How I Stopped Judging Myself So Harshly…
And Built High Self Worth! – Part 1
I used to hate myself.
I thought I was a failure of a human being.
I felt fat.
I never had the dating life I wanted.
And there was always this dickish inner voice saying, “What’s wrong with you?”
I felt like I just wasn’t “good enough”.
So, I made a plan:
I would get six pack abs.
Then, women would finally love me, and I would finally love myself.
Dieting for self-worth
So, I read tons of diet books.
I weighed every gram of food I ate. I did intense, long workouts.
I even majored in a 4 year Exercise Science program and became a personal trainer.
But, I failed.
And here’s why:
Hating yourself is a terrible motivational “fuel.”

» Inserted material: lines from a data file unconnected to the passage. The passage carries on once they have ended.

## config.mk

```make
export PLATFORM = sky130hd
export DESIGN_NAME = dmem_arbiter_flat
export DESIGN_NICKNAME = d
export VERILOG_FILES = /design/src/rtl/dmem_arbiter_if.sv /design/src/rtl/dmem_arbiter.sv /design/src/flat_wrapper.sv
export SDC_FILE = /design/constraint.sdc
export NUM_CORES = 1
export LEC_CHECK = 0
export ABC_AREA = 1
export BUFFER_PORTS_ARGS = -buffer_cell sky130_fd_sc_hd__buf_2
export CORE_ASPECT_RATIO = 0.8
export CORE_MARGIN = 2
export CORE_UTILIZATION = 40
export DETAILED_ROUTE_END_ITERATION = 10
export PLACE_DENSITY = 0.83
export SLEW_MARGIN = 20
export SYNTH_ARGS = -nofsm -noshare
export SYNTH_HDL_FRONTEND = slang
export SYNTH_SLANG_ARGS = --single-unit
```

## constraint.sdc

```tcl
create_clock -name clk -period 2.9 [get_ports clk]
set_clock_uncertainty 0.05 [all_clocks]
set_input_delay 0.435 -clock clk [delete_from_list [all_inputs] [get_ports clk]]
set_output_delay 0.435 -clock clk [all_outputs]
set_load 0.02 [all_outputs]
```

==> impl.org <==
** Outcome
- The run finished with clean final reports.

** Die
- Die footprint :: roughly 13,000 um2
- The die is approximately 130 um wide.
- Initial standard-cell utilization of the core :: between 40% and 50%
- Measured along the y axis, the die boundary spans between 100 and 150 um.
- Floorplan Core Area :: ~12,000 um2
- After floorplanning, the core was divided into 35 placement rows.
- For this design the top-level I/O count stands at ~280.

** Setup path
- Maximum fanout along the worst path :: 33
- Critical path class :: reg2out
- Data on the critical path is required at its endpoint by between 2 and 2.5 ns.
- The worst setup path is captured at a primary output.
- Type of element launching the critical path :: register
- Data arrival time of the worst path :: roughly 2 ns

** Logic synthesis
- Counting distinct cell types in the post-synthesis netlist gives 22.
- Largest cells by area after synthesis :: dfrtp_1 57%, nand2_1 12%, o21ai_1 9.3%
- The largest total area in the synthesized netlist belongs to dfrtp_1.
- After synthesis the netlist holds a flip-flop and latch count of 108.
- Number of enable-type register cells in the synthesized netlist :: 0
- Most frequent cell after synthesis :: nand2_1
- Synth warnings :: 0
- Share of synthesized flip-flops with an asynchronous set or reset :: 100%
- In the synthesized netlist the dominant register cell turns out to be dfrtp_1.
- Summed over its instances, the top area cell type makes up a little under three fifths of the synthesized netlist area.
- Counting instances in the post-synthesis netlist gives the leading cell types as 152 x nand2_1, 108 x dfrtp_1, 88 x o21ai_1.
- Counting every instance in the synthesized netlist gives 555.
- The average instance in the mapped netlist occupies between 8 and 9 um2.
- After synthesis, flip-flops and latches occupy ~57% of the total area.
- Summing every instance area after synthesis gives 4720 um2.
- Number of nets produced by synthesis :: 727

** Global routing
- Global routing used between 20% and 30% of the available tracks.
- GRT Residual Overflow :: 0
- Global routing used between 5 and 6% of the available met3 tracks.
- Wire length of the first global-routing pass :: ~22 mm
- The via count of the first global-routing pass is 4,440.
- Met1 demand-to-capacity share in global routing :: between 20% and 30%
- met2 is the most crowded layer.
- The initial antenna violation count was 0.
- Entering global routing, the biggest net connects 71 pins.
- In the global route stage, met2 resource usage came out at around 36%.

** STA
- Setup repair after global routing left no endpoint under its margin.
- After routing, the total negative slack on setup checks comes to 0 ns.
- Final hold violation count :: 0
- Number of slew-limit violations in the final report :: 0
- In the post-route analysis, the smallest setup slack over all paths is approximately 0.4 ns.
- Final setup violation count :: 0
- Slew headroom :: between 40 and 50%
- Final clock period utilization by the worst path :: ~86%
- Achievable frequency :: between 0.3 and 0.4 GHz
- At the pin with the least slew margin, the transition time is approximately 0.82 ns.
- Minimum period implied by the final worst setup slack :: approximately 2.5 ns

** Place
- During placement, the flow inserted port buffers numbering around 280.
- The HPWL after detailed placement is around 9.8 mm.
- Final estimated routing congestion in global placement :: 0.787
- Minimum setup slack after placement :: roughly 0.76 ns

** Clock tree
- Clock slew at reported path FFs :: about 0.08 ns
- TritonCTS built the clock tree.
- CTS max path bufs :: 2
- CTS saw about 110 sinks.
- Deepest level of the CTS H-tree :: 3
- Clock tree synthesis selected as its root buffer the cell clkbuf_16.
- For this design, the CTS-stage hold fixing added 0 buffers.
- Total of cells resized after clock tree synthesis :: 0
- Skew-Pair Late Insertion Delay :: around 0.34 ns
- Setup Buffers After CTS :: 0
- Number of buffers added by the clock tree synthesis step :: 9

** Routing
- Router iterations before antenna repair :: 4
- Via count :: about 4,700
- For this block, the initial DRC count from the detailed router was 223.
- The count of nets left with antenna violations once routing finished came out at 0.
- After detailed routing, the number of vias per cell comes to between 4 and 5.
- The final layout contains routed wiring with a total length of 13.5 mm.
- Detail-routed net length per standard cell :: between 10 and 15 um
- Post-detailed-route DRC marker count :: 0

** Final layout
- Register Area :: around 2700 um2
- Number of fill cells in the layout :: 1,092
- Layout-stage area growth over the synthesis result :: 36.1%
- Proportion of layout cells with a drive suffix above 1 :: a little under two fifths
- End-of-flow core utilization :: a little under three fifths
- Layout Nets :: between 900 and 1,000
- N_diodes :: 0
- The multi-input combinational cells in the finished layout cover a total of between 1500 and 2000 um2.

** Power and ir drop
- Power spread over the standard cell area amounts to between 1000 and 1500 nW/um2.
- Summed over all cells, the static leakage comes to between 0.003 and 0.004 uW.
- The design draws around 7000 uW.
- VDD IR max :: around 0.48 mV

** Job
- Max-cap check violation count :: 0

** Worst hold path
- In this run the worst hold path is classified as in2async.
### src/rtl/nand_reduce_pipe.sv
`default_nettype none
// +----------------------------------------------------------------------------+
// | nand_reduce_pipe                                                           |
// | Pipelined per-channel NAND/AND/NOR/OR reduction tree, valid/ready stages.  |
// | Rev 1.0 - initial release                                                  |
// +----------------------------------------------------------------------------+
module nand_reduce_pipe #(
  parameter int N_IN  = 9,
  parameter int N_CH  = 4,
  parameter int FANIN = 3
) (
  input  logic                 clk,
  input  logic                 rst,
  input  logic                 in_valid,
  output logic                 in_ready,
  input  logic [N_CH*N_IN-1:0] in_data,
  input  logic [1:0]           in_mode,
  output logic                 out_valid,
  input  logic                 out_ready,
  output logic [N_CH-1:0]      out_data,
  output logic [1:0]           out_mode
);

  // Bits per channel remaining after k tree levels.
  function automatic int lvl_width(input int k);
    int w;
    w = N_IN;
    for (int i = 0; i < k; i++) begin
      w = (w + FANIN - 1) / FANIN;
    end
    return w;
  endfunction

  function automatic int calc_lat();
    int w;
    int l;
    w = N_IN;
    l = 0;
    for (int i = 0; i < 64; i++) begin
      if (w > 1) begin
        w = (w + FANIN - 1) / FANIN;
        l = l + 1;
      end
    end
    return l;
  endfunction

  // Offset of stage k's register inside the flattened stage-data bus.
  function automatic int data_off(input int k);
    int o;
    o = 0;
    for (int i = 0; i < k; i++) begin
      o = o + N_CH * lvl_width(i + 1);
    end
    return o;
  endfunction

  localparam int LAT     = calc_lat();
  localparam int c_tot_w = data_off(LAT);

  logic [LAT-1:0]     r_valid;
  logic [LAT-1:0]     w_adv;
  logic [LAT-1:0]     w_up_valid;
  logic               w_all_v;
  logic [c_tot_w-1:0] w_data_all;
  logic [2*LAT-1:0]   w_mode_all;

  // A stage may advance unless it and every stage downstream are full and stalled.
  always_comb begin
    w_adv   = '0;
    w_all_v = 1'b1;
    for (int i = LAT - 1; i >= 0; i--) begin
      w_all_v  = w_all_v & r_valid[i];
      w_adv[i] = out_ready | ~w_all_v;
    end
  end

  always_comb begin
    w_up_valid    = '0;
    w_up_valid[0] = in_valid;
    for (int i = 1; i < LAT; i++) begin
      w_up_valid[i] = r_valid[i-1];
    end
  end

  always_ff @(posedge clk or posedge rst) begin
    if (rst) begin
      r_valid <= '0;
    end else begin
      for (int i = 0; i < LAT; i++) begin
        if (w_adv[i]) begin
          r_valid[i] <= w_up_valid[i];
        end
      end
    end
  end

  for (genvar k = 0; k < LAT; k++) begin : g_stage
    localparam int   c_wi   = lvl_width(k);
    localparam int   c_wo   = lvl_width(k + 1);
    localparam int   c_pw   = c_wo * FANIN;
    localparam logic c_last = (k == LAT - 1);

    logic [N_CH*c_wi-1:0] w_src;
    logic [1:0]           w_src_mode;
    logic [N_CH*c_pw-1:0] w_pad;
    logic [N_CH*c_wo-1:0] w_red;
    logic [N_CH*c_wo-1:0] r_data;
    logic [1:0]           r_mode;

    if (k == 0) begin : g_first
      assign w_src      = in_data;
      assign w_src_mode = in_mode;
    end else begin : g_next
      assign w_src      = w_data_all[data_off(k-1) +: N_CH*c_wi];
      assign w_src_mode = w_mode_all[2*(k-1) +: 2];
    end

    // Pad the tail group with the identity of the selected gate class; invert only at the root.
    always_comb begin
      w_pad = '0;
      w_red = '0;
      for (int c = 0; c < N_CH; c++) begin
        for (int p = 0; p < c_pw; p++) begin
          w_pad[c*c_pw + p] = (p < c_wi) ? w_src[c*c_wi + ((p < c_wi) ? p : 0)]
                                         : ~w_src_mode[1];
        end
        for (int g = 0; g < c_wo; g++) begin
          w_red[c*c_wo + g] = (w_src_mode[1] ? |w_pad[c*c_pw + g*FANIN +: FANIN]
                                             : &w_pad[c*c_pw + g*FANIN +: FANIN])
                              ^ (c_last & ~w_src_mode[0]);
        end
      end
    end

    // Data only loads with a valid beat so idle X on in_data never enters the pipe.
    always_ff @(posedge clk or posedge rst) begin
      if (rst) begin
        r_data <= '0;
        r_mode <= 2'b00;
      end else if (w_adv[k] && w_up_valid[k]) begin
        r_data <= w_red;
        r_mode <= w_src_mode;
      end
    end

    assign w_data_all[data_off(k) +: N_CH*c_wo] = r_data;
    assign w_mode_all[2*k +: 2]                 = r_mode;
  end

  assign in_ready  = w_adv[0];
  assign out_valid = r_valid[LAT-1];
  assign out_data  = w_data_all[data_off(LAT-1) +: N_CH];
  assign out_mode  = w_mode_all[2*(LAT-1) +: 2];

endmodule
`default_nettype wire

### config.mk
export PLATFORM = sky130hd
export DESIGN_NAME = nand_reduce_pipe
export DESIGN_NICKNAME = d
export VERILOG_FILES = /design/src/rtl/nand_reduce_pipe.sv
export SDC_FILE = /design/constraint.sdc
export NUM_CORES = 1
export LEC_CHECK = 0
export CAP_MARGIN = 15
export CORE_AREA = 2 2 57 59
export DETAILED_ROUTE_END_ITERATION = 8
export DIE_AREA = 0 0 59 61
export GPL_TIMING_DRIVEN = 1
export PLACE_DENSITY = 0.76
export SYNTH_ARGS = -nofsm -noshare
export SYNTH_HDL_FRONTEND = slang
export SYNTH_SLANG_ARGS = --single-unit
### constraint.sdc
create_clock -name clk -period 1.35 [get_ports clk]
set_input_delay 0.27 -clock clk [delete_from_list [all_inputs] [get_ports clk]]
set_output_delay 0.27 -clock clk [all_outputs]
set_load 0.005 [all_outputs]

Sure, for a couple of days (or even weeks) it can get you off the couch, or get you meditating, or reading more.
But in the long term – it just doesn’t work.

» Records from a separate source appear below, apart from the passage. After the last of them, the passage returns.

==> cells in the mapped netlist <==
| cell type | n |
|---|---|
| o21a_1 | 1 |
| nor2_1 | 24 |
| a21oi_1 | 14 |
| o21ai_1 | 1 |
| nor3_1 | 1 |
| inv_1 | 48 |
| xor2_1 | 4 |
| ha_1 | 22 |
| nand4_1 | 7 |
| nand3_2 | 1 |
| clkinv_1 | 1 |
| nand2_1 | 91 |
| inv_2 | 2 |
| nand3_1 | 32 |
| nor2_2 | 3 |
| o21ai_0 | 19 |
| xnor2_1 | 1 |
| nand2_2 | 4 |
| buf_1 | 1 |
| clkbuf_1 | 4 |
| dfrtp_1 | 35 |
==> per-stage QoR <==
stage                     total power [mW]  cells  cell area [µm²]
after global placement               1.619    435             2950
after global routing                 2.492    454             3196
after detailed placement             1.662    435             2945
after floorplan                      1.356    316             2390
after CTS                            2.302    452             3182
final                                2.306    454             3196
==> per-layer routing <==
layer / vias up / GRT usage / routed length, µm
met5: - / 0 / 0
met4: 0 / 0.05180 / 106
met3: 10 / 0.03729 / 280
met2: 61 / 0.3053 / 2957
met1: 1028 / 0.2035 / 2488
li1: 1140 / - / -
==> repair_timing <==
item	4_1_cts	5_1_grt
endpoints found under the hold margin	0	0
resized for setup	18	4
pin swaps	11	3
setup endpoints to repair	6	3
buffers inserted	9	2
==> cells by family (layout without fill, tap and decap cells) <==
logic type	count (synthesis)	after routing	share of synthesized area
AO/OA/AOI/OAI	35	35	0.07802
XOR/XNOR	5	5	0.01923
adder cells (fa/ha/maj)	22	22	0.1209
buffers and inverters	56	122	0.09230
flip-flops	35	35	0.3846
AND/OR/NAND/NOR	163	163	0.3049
## src/rtl/vfd_pwm_pkg.sv

```systemverilog
`default_nettype none
// ============================================================================
//  Module   : vfd_pwm_pkg
//  Purpose  : Shared types and constants for the VFD supply PWM generator.
//  Revision : 1.0 - initial release
// ============================================================================
package vfd_pwm_pkg;

    // Default width of the period counter and period shadow register.
    localparam int CNT_W_DEF = 16;

    // Width of the duty numerator (duty is expressed over 256).
    localparam int DUTY_W = 8;

    // Width needed for the full period * duty product.
    function automatic int prod_w(input int cnt_w);
        return cnt_w + DUTY_W;
    endfunction

    // Controller states.
    typedef enum logic [1:0] {
        OFF  = 2'd0,
        RAMP = 2'd1,
        RUN  = 2'd2
    } vfd_state_t;

endpackage
`default_nettype wire

```

## src/rtl/vfd_pwm_gen.sv

```systemverilog
`default_nettype none
// ============================================================================
//  Module   : vfd_pwm_gen
//  Purpose  : Soft-starting PWM for the VFD filament/grid supply. Period is
//             freq*STEP_US microseconds, steady duty DUTY_NUM/256. Period
//             and duty updates are applied only at period boundaries.
//  Revision : 1.0 - initial release
// ============================================================================
module vfd_pwm_gen
    import vfd_pwm_pkg::*;
#(
    parameter int STEP_US   = 10,
    parameter int CNT_W     = CNT_W_DEF,
    parameter int DUTY_NUM  = 128,
    parameter int RAMP_STEP = 32
) (
    input  logic       clk_sys,
    input  logic       rst,
    input  logic       pluse_us,
    input  logic [7:0] freq,
    output logic       pwm,
    output logic       busy,
    output logic       period_done,
    output logic [7:0] duty_cur
);

    localparam int         c_prod_w    = prod_w(CNT_W);
    localparam logic [7:0] c_duty_num  = 8'(DUTY_NUM);
    localparam logic [7:0] c_ramp_step = 8'(RAMP_STEP);
    // A single ramp step already reaches the target: skip the soft start.
    localparam logic       c_start_run = (RAMP_STEP >= DUTY_NUM);

    vfd_state_t         r_state;
    logic [CNT_W-1:0]   r_cnt;
    logic [CNT_W-1:0]   r_per_sh;
    logic [7:0]         r_duty;
    logic               r_pwm;
    logic               r_busy;
    logic               r_done;

    vfd_state_t         w_state_n;
    logic [CNT_W-1:0]   w_cnt_n;
    logic [CNT_W-1:0]   w_per_n;
    logic [7:0]         w_duty_n;
    logic               w_bnd;
    logic [CNT_W-1:0]   w_per_new;
    logic [8:0]         w_sum9;
    logic [7:0]         w_ramp;
    logic               w_last;
    logic [c_prod_w-1:0] w_prod;
    logic [CNT_W-1:0]   w_high;
    logic               w_pwm_n;

    // Period length requested by the current freq code.
    assign w_per_new = CNT_W'(freq) * CNT_W'(STEP_US);

    // Next ramp duty, saturated at the steady-state numerator.
    assign w_sum9 = {1'b0, r_duty} + {1'b0, c_ramp_step};
    assign w_ramp = (w_sum9 >= {1'b0, c_duty_num}) ? c_duty_num : w_sum9[7:0];

    // Final tick of the current period.
    assign w_last = (r_cnt == (r_per_sh - CNT_W'(1)));

    // Next-state, counter, period shadow and duty decisions for a tick cycle.
    always_comb begin
        w_state_n = r_state;
        w_cnt_n   = r_cnt;
        w_per_n   = r_per_sh;
        w_duty_n  = r_duty;
        w_bnd     = 1'b0;
        if (pluse_us) begin
            case (r_state)
                OFF: begin
                    if (freq != 8'd0) begin
                        w_per_n = w_per_new;
                        w_cnt_n = '0;
                        if (c_start_run) begin
                            w_duty_n  = c_duty_num;
                            w_state_n = RUN;
                        end else begin
                            w_duty_n  = c_ramp_step;
                            w_state_n = RAMP;
                        end
                    end
                end
                default: begin
                    if (w_last) begin
                        w_bnd   = 1'b1;
                        w_cnt_n = '0;
                        if (freq == 8'd0) begin
                            w_state_n = OFF;
                            w_duty_n  = '0;
                        end else begin
                            w_per_n = w_per_new;
                            if (r_state == RAMP) begin
                                w_duty_n = w_ramp;
                                if (w_ramp == c_duty_num) begin
                                    w_state_n = RUN;
                                end
                            end
                        end
                    end else begin
                        w_cnt_n = r_cnt + CNT_W'(1);
                    end
                end
            endcase
        end
    end

    // High time of the period being entered; evaluated on the post-update
    // period and duty so a new period never starts with stale settings.
    assign w_prod  = c_prod_w'(w_per_n) * c_prod_w'(w_duty_n);
    assign w_high  = CNT_W'(w_prod >> DUTY_W);
    assign w_pwm_n = (w_state_n != OFF) && (w_cnt_n < w_high);

    // State, counter and registered outputs; only tick cycles advance them.
    always_ff @(posedge clk_sys or posedge rst) begin
        if (rst) begin
            r_state  <= OFF;
            r_cnt    <= '0;
            r_per_sh <= '0;
            r_duty   <= '0;
            r_pwm    <= 1'b0;
            r_busy   <= 1'b0;
            r_done   <= 1'b0;
        end else begin
            r_done <= w_bnd;
            if (pluse_us) begin
                r_state  <= w_state_n;
                r_cnt    <= w_cnt_n;
                r_per_sh <= w_per_n;
                r_duty   <= w_duty_n;
                r_pwm    <= w_pwm_n;
                r_busy   <= (w_state_n != OFF);
            end
        end
    end

    assign pwm         = r_pwm;
    assign busy        = r_busy;
    assign period_done = r_done;
    assign duty_cur    = r_duty;

endmodule
`default_nettype wire
```
File: src/rtl/program_memory_loader.sv
// program_memory_loader: run-time loadable instruction memory with a registered fetch port
// Ports:
//   clk, rst                  clock and synchronous active-high reset
//   fetch_en, fetch_addr      fetch request (honoured only while idle)
//   instr_out, instr_valid    registered fetch result, one cycle after the request
//   load_start                begins a new program download (idle only)
//   load_byte/valid/last      byte stream, MSB-first within each instruction word
//   load_ready, load_busy     loader is accepting bytes
//   load_done                 one-cycle pulse when a download finishes
//   load_err                  sticky: last download ended on a partial word
//   load_count                words written by the current/last download
module program_memory_loader #(
    parameter int ADDR_WIDTH  = 6,
    parameter int INSTR_WIDTH = 16
) (
    input  logic                   clk,
    input  logic                   rst,
    input  logic                   fetch_en,
    input  logic [ADDR_WIDTH-1:0]  fetch_addr,
    output logic [INSTR_WIDTH-1:0] instr_out,
    output logic                   instr_valid,
    input  logic                   load_start,
    input  logic [7:0]             load_byte,
    input  logic                   load_valid,
    input  logic                   load_last,
    output logic                   load_ready,
    output logic                   load_busy,
    output logic                   load_done,
    output logic                   load_err,
    output logic [ADDR_WIDTH:0]    load_count
);
    localparam int SIZE = 2 ** ADDR_WIDTH;
    localparam int BPI  = INSTR_WIDTH / 8;
    localparam int IDXW = BPI > 1 ? $clog2(BPI) : 1;
    localparam int CW   = ADDR_WIDTH + 1;

    typedef enum logic [1:0] {IDLE, LOAD, DONE} state_t;

    state_t                 state, state_next;
    logic [INSTR_WIDTH-1:0] mem [SIZE] = '{default: '0};
    logic [INSTR_WIDTH-1:0] asm_word, word;
    logic [IDXW-1:0]        idx;
    logic [ADDR_WIDTH-1:0]  wr_ptr;
    logic                   accept, word_end, word_wr, finish, fetch_go, begin_load;

    assign accept     = load_valid && state == LOAD;
    assign word_end   = idx == IDXW'(BPI - 1);
    assign word_wr    = accept && word_end;
    // The word written at the top address fills the memory, so the load ends there.
    assign finish     = accept && (load_last || (word_end && &wr_ptr));
    assign fetch_go   = fetch_en && state == IDLE;
    assign begin_load = load_start && state == IDLE;
    // Older bytes shift towards the MSB; bytes beyond one word fall off the top.
    assign word       = (asm_word << 8) | INSTR_WIDTH'(load_byte);

    always_ff @(posedge clk) begin
        if (rst) state <= IDLE;
        else     state <= state_next;
    end

    always_comb begin
        state_next = state;
        case (state)
            IDLE:    state_next = load_start ? LOAD : IDLE;
            LOAD:    state_next = finish ? DONE : LOAD;
            default: state_next = IDLE;
        endcase
    end

    always_comb begin
        load_ready = state == LOAD;
        load_busy  = state == LOAD;
        load_done  = state == DONE;
    end

    always_ff @(posedge clk) begin
        if (rst) begin
            instr_out   <= '0;
            instr_valid <= 1'b0;
            asm_word    <= '0;
            idx         <= '0;
            wr_ptr      <= '0;
            load_count  <= '0;
            load_err    <= 1'b0;
        end else begin
            instr_valid <= fetch_go;
            if (fetch_go) instr_out <= mem[fetch_addr];
            if (begin_load) begin
                asm_word   <= '0;
                idx        <= '0;
                wr_ptr     <= '0;
                load_count <= '0;
                load_err   <= 1'b0;
            end else if (accept) begin
                asm_word <= word;
                idx      <= word_end ? '0 : idx + IDXW'(1);
                if (word_end) begin
                    wr_ptr     <= wr_ptr + ADDR_WIDTH'(1);
                    load_count <= load_count + CW'(1);
                end
                if (load_last && !word_end) load_err <= 1'b1;
            end
        end
    end

    // Memory contents survive reset so an aborted load keeps what it already wrote.
    always_ff @(posedge clk) begin
        if (word_wr) mem[wr_ptr] <= word;
    end
endmodule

Because every time you hit a small obstacle, your “self-worth demons” start yelling,
“SEE!! I told you you were a piece of crap!!!”
Don’t worry – there’s a better way. And you’ll learn it over the next few pages.
A Better Path
After failing OVER and OVER to feel worthy, I decided to go down the rabbit hole.
To figure out once and for all – why do I feel like I’m just not good enough?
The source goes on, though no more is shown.